I always love the first week of June. Our son, Salvatore, was born on June 2nd. It’s a time of reflection. Of remembering the day, he was born, when we had farm animals in our backyard for his 3rd birthday, when he was obsessed with Pokémon. Salvatore turned 14 this June 2nd.
This time in quarantine with a teenager has had its moments, but I’ve treasured most of them. Teenagers are moody. They don’t like to talk. They are always hungry. I must be honest — when the school announced they were closing — I was a little worried. After all, I was used to our routine of school, work, homework, basketball practice and games. The quarantine meant being together 24/7. And by pure admission, I am a control freak and neurotic. Every sound, misplaced sock and even someone’s breathing bothers me. I was truly worried about my family’s well-being.
I’ve learned over the past three months that I do still have a moody teenager. Who is always hungry. But unlike our former “rushed” life, I’ve been able to eat breakfast and lunch with him. Chit-chat when he feels like it. Sneak a quick kiss on the head when he’s focused on an algebra problem. The greatest gift has been the ability to just “be” with him. Nothing fancy or planned. Just being with him day in and day out, helping him figure out some of his homework (not algebra), helping him work through his teenage angst and sometimes just leaving him alone to figure stuff out. The biggest gift has been the excess of time, simply the chance to be with him.

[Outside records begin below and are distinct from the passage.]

==> job 6315 <==
==> flow/design.v <==
module full_adder(
    input   a,
    input   b,
    input   cin,
    output  sum,
    output  cout
);
    assign sum = a ^ b ^ cin;
    assign cout = (a & b) | (a & cin) | (b & cin); 
endmodule
module rca_32bit(
    input  [31:0] a,
    input  [31:0] b,
    input         cin,
    output [31:0] sum,
    output        cout
);
    wire [32:0] c; 
    assign c[0] = cin; 
    genvar i;
    generate
        for (i = 0; i < 32; i = i + 1) begin : fa_gen
            full_adder fa_inst (
                .a(a[i]),
                .b(b[i]),
                .cin(c[i]), 
                .sum(sum[i]),
                .cout(c[i+1]) 
            );
        end
    endgenerate
    assign cout = c[32]; 
endmodule
the baseline:
Design reuleaux, start of the top module:
module reuleaux(input logic clk, input logic rst_n, input logic [2:0] colour,
                input logic [7:0] centre_x, input logic [6:0] centre_y, input logic [7:0] diameter,
                input logic start, output logic done,
                output logic [7:0] vga_x, output logic [6:0] vga_y,
                output logic [2:0] vga_colour, output logic vga_plot);
     logic [7:0] offset_y;
     logic load_offset_y;
     logic reset_offset_y;
     logic [7:0] offset_x;
     logic load_offset_x;
     logic reset_offset_x;
     logic signed [9:0] crit;
     logic load_crit_a;
     logic load_crit_b;
     logic reset_crit;
     logic [7:0] c_x3;                                       
     assign c_x3 = centre_x;
     logic [6:0] c_y3;                                       
     logic [50:0] c_y3_temp;
  ...
For scale: roughly 6700 cells after synthesis, roughly 49 I/O pins.
clock: 21.8 ns
lec_check: 0
abc_area: 1
cap_margin: 20
core_margin: 2
core_utilization: 62
cts_cluster_diameter: 206
cts_cluster_size: 98
place_density: 0.37
slew_margin: 20
tns_end_percent: 10
run.sh (not shown) runs the stock make flow with config.mk's settings and CLKGATE_MAP_FILE=.
Status: the baseline FAILED at 5_1_grt (tool error)
#### Input delta (the candidate over the baseline)
--- a/flow/config.mk
+++ b/flow/config.mk
@@ -11,4 +11,2 @@
-export CORE_UTILIZATION = 62
-export CTS_CLUSTER_DIAMETER = 206
-export CTS_CLUSTER_SIZE = 98
-export PLACE_DENSITY = 0.37
+export CORE_UTILIZATION = 72
+export PLACE_DENSITY = 0.4
@@ -16 +13,0 @@
-export TNS_END_PERCENT = 10
==> flow/constraint.sdc <==
create_clock -name core_clock -period 15.3 [get_ports {clk}]
set_input_delay 3.0600 -clock core_clock [delete_from_list [all_inputs] [get_ports {clk}]]
set_output_delay 3.0600 -clock core_clock [all_outputs]
set_load 0.01 [all_outputs]
Results
The candidate did not make it past 4_1_cts, where a tool error ended it. The candidate gives less die width than the baseline did. As far as adder-cell share of the synthesized area is concerned, the baseline and the candidate perform about the same. | pre-placement core utilization | higher: the candidate |. Status: number of top-level pins parity (the candidate, the baseline). On the candidate: HPWL reported at the end of detailed placement is about 17% higher than what the baseline gave. The candidate against the baseline: post-place setup slack down 4.27 ns; die size down about 14%; post-synthesis instance total flat.
== lane 1 ==
// aoc_solver_top
module aoc_solver_top #(
    parameter WIDTH    = 32,
    parameter HEIGHT   = 32,
    parameter LOG_SIZE = 10
) (
    input         clear,
    input         clock,
    input  [31:0] reg_wdata,
    input         reg_write_strobe,
    input  [3:0]  reg_addr,
    output [31:0] reg_rdata
);
For scale: ~2200 flip-flops, roughly 83000 um^2 of cells after synthesis.
clock: 2.22 ns
lec_check: 0
abc_area: 1
cap_margin: 20
core_margin: 2
core_utilization: 72
cts_cluster_diameter: 381
cts_cluster_size: 21
hold_slack_margin: 0.24
max_routing_layer: met4
setup_slack_margin: -0.16
slew_margin: 20
tns_end_percent: 5
run.sh (not shown) runs the stock make flow with config.mk's settings and CLKGATE_MAP_FILE=.
Lane 1: all stages done; final checks FAILED (setup timing).
Inputs modified between lane 1 and lane 2:
==> flow/config.mk <==
export PLATFORM = sky130hd
export DESIGN_NAME = aoc_solver_top
export DESIGN_NICKNAME = aoc_solver_top
export VERILOG_FILES = /design/flow/design.v
export SDC_FILE = /design/flow/constraint.sdc
export NUM_CORES = 4
export LEC_CHECK = 0
export CAP_MARGIN = 20
export CORE_MARGIN = 2
export CORE_UTILIZATION = 55
export CTS_CLUSTER_SIZE = 97
export SLEW_MARGIN = 20
==> flow/constraint.sdc <==
create_clock -name core_clock -period 4.59 [get_ports {clock}]
set_input_delay 0.9180 -clock core_clock [delete_from_list [all_inputs] [get_ports {clock}]]
set_output_delay 0.9180 -clock core_clock [all_outputs]
set_load 0.01 [all_outputs]
[summary]
Lane 2 completed end to end with timing, DRC and antenna clean. Measured against each other, lane 2 and lane 1 differ in layout overhead on the synthesized area, the lower figure coming from lane 2. Maximum fanout along the worst path (higher): lane 2. Summary — final non-filler cell total, lane 2 relative to lane 1: lower, by 24%. Compare lane 2 and lane 1 | global-route usage lower: lane 2. Count of clock-net buffers in the final layout was lower in lane 1 than in lane 2.
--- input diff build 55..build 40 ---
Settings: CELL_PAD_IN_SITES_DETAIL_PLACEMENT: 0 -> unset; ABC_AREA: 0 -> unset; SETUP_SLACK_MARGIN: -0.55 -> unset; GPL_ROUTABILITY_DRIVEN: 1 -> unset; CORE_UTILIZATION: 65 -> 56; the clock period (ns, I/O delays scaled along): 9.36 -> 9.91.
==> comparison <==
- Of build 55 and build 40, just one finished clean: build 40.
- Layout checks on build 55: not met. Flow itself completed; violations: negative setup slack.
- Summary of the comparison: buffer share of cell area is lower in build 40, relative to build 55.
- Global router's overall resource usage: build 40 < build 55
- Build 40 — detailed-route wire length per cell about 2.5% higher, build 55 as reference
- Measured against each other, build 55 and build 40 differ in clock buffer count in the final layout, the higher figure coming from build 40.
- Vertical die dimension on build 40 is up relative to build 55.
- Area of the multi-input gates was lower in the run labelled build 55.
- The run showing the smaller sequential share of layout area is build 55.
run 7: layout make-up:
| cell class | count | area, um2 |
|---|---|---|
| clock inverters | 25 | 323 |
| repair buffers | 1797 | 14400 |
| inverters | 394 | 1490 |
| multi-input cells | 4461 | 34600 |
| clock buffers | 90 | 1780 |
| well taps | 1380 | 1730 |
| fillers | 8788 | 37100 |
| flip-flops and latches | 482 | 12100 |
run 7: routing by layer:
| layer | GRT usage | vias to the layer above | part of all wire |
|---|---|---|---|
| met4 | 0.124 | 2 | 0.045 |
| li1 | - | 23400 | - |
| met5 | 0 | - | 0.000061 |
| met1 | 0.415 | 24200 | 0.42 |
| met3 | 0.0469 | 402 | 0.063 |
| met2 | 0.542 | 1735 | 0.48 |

I’m a huge fan of podcasts especially Brene Brown’s Unlocking You. She recently interviewed author Celeste Ng, who wrote Little Fires Everywhere and Everything I Never Told You. Little Fires Everywhere was recently made into a series starring Reese Witherspoon and Kerry Washington. It’s on Hulu and Amazon Prime. It’s the story of a mom, Elena Richardson played by Reese Witherspoon, who is definitely a High Wire Woman and the mother of four. She is obsessed with perfection and doing it all, trying to balance her family life with her journalism career. Kerry Washington’s character Mia Warren is a complex single Mom with a varied past. Her daughter, Pearl, is the center of her life but they move around from town to town to support Mia’s art career.
Brene Brown and Celeste Ng talked a lot about watching their kids grow up on the podcast. How the days seem long but the years are short. Brene read this quote from Little Fires Everywhere:
Parents, she thought, learned to survive touching their children less and less. As a baby Pearl had clung to her; she’d worn Pearl in a sling because whenever she’d set her down, Pearl would cry. There’d scarcely been a moment in the day when they had not been pressed together. As she got older, Perl would still cling to her mother’s leg, then her waist, then her hand, as if there was something in her mother she needed to absorb through the skin. Even when she had her own bed, she would often crawl into Mia’s in the middle of the night and burrow under the old patchwork quilt, and in the morning they would wake up tangled, Mia’s arm pinned beneath Pearl’s head, or Pearl’s legs thrown across Mia’s belly.
Now, as a teenager, Pearl’s caresses had become rare—a peck on the cheek, a one-armed, half-hearted hug—and all the more precious because of that. It was the way of things, Mia thought to herself, but how hard it was. The occasional embrace, a head leaned for just a moment on your shoulder, when what you really wanted more than anything was to press them to you and hold them so tight you fused together and could never be taken apart.
It was like training yourself to live on the smell of an apple alone, when what you really wanted was to devour it, to sink your teeth into it and consume it, seeds, core, and all.”
I was putting on makeup when I heard the last line and it literally stopped me in my tracks. And made me burst into tears. It perfectly described how it is watching your child develop into a teenager. The natural rejection—no more holding hands, snuggling endlessly, the plea to read one more book—those things that seem like nothing but really are everything. The things that we are forced to let go, without any notice. We never truly know when it will be the last time we will carry our child to bed or read them a bedtime story. They don’t announce “this is the last time ever I will let you do this.” If they did, we would surely savor that last moment for a few minutes longer.
Instead, we’re forced to train ourselves to keep our distance, remain caring and empathetic, but don’t hug or kiss too much, especially a teenager. Hearing these words finally normalized my feelings. The feelings of a mother of a teenager—one who no longer asks for a bedtime story, the one who has a mustache and scrappy beard, who is taller than his mother and father. This mom will always want to consume the entire apple but has learned that being near the “skin” of the apple, 24/7 during a world pandemic may just be the biggest gift.